In a meeting with pro-life supporters, Dr. Brind cited the power of the mass media in bringing the abortion-breast cancer messages to a worldwide audience. The irony stems from the fact that since Dr. Brind first went public with his research findings, the media has either ignored his message or attempted to discredit the results. Even news reports of the meta-analysis cited Brind’s having written for pro-life publications – a clear attempt to use bias to discredit the study. Others in the scientific community have criticized the analysis as either incomplete or premature.

Despite by less than sympathetic treatment he has received from the mainstream media and some of his scientific colleagues, Dr. Brind believes the response to the meta-analysis represents a breakthrough. “This issue will never be the same again,” he said at an October18 press conference. “The abortion-breast cancer message is not at a certain level of the world’s consciousness. The momentum on this issue is moving to the pro-life side.”
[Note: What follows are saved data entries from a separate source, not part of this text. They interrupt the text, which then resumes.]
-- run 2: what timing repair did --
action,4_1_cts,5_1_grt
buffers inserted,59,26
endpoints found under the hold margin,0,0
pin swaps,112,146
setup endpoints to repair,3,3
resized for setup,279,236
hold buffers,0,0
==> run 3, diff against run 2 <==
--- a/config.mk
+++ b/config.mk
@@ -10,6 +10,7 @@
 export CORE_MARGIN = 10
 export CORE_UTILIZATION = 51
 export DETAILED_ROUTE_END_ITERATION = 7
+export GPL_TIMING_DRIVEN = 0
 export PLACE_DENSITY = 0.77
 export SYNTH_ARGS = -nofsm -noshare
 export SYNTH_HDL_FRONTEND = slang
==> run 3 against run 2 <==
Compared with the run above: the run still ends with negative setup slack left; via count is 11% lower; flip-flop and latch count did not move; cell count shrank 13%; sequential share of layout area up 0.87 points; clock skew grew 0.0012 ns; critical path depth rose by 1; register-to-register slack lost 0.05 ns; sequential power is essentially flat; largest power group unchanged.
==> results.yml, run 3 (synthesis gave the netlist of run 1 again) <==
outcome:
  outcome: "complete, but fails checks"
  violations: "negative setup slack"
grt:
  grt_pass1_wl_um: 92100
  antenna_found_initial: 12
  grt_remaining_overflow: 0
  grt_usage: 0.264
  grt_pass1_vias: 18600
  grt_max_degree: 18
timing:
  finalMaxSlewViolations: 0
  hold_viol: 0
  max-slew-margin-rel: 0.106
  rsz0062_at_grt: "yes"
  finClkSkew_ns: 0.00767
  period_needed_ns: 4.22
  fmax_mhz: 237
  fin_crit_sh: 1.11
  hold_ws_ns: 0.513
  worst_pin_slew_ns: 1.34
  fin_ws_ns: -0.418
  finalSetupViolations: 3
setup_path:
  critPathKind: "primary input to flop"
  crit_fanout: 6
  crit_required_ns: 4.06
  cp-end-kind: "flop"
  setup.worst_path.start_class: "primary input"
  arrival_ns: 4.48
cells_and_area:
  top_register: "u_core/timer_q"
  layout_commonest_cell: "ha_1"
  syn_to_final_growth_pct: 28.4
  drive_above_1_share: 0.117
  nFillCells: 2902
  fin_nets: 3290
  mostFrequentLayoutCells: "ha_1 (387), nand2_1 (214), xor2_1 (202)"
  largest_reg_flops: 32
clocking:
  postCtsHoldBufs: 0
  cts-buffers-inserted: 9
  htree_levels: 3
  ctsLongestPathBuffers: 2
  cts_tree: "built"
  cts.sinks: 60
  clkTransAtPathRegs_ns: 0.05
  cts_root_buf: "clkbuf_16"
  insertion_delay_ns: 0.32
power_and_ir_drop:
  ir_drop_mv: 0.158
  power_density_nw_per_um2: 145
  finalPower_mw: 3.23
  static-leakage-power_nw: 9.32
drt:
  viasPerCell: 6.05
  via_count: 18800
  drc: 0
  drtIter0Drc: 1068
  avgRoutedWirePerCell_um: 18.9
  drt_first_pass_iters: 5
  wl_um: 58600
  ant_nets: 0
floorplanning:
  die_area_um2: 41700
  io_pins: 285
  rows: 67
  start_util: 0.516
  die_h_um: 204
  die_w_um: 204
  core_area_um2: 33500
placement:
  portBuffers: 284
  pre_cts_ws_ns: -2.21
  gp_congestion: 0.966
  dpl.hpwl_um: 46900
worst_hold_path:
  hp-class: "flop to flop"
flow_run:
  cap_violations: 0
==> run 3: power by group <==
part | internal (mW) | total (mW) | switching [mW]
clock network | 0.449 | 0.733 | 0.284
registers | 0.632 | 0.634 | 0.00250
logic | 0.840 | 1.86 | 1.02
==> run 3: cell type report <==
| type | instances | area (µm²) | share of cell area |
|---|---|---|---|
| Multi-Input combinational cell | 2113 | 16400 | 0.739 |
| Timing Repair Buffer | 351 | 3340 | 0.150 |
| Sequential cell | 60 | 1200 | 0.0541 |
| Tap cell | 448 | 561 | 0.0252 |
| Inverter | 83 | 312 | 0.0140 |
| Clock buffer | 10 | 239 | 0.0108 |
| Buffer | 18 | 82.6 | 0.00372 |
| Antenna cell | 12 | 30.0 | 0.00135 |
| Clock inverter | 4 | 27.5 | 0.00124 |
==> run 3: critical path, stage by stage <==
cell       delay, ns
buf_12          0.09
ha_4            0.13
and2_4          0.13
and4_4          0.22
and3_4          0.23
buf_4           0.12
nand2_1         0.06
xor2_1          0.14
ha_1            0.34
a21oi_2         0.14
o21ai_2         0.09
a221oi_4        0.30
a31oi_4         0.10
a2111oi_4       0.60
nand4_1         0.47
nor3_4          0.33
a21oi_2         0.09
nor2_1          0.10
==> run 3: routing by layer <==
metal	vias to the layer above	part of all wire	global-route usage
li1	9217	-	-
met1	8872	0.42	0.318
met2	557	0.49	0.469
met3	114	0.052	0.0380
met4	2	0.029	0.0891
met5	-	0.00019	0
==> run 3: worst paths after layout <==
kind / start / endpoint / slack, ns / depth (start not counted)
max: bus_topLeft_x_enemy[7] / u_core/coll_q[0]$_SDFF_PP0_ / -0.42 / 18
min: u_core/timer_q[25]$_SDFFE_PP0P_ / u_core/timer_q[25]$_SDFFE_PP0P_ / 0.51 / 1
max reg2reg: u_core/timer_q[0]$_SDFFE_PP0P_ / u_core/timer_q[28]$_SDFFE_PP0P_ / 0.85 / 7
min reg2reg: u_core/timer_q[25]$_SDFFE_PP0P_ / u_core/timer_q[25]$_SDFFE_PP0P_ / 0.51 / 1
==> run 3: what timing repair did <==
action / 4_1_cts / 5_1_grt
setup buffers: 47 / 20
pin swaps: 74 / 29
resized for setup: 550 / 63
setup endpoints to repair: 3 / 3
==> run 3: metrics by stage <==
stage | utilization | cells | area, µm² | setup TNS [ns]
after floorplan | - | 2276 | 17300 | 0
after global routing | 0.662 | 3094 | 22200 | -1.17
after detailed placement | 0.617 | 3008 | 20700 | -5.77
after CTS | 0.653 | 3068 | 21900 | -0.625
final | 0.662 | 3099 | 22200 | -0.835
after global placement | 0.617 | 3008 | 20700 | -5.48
We would like to share in Dr. Brind’s optimism that the truth will out in this case. Perhaps the research will soon convince legislators of the need for fully informed consent legislation, so that women seeking abortions will be fully apprised of the potential risks. Dr. Brind estimates that abortion results in a least 5,000 breast cancer cases in the U.S. each year. Faced with those kinds of numbers, can we continue to pretend that abortion is as risk-free as the pro-choice element would like us to believe?

Would it be unfair to suggest that in attempting to discredit the mounting evidence of the abortion-breast cancer link, certain parties are in effect more pro-abortion than they are anti-cancer?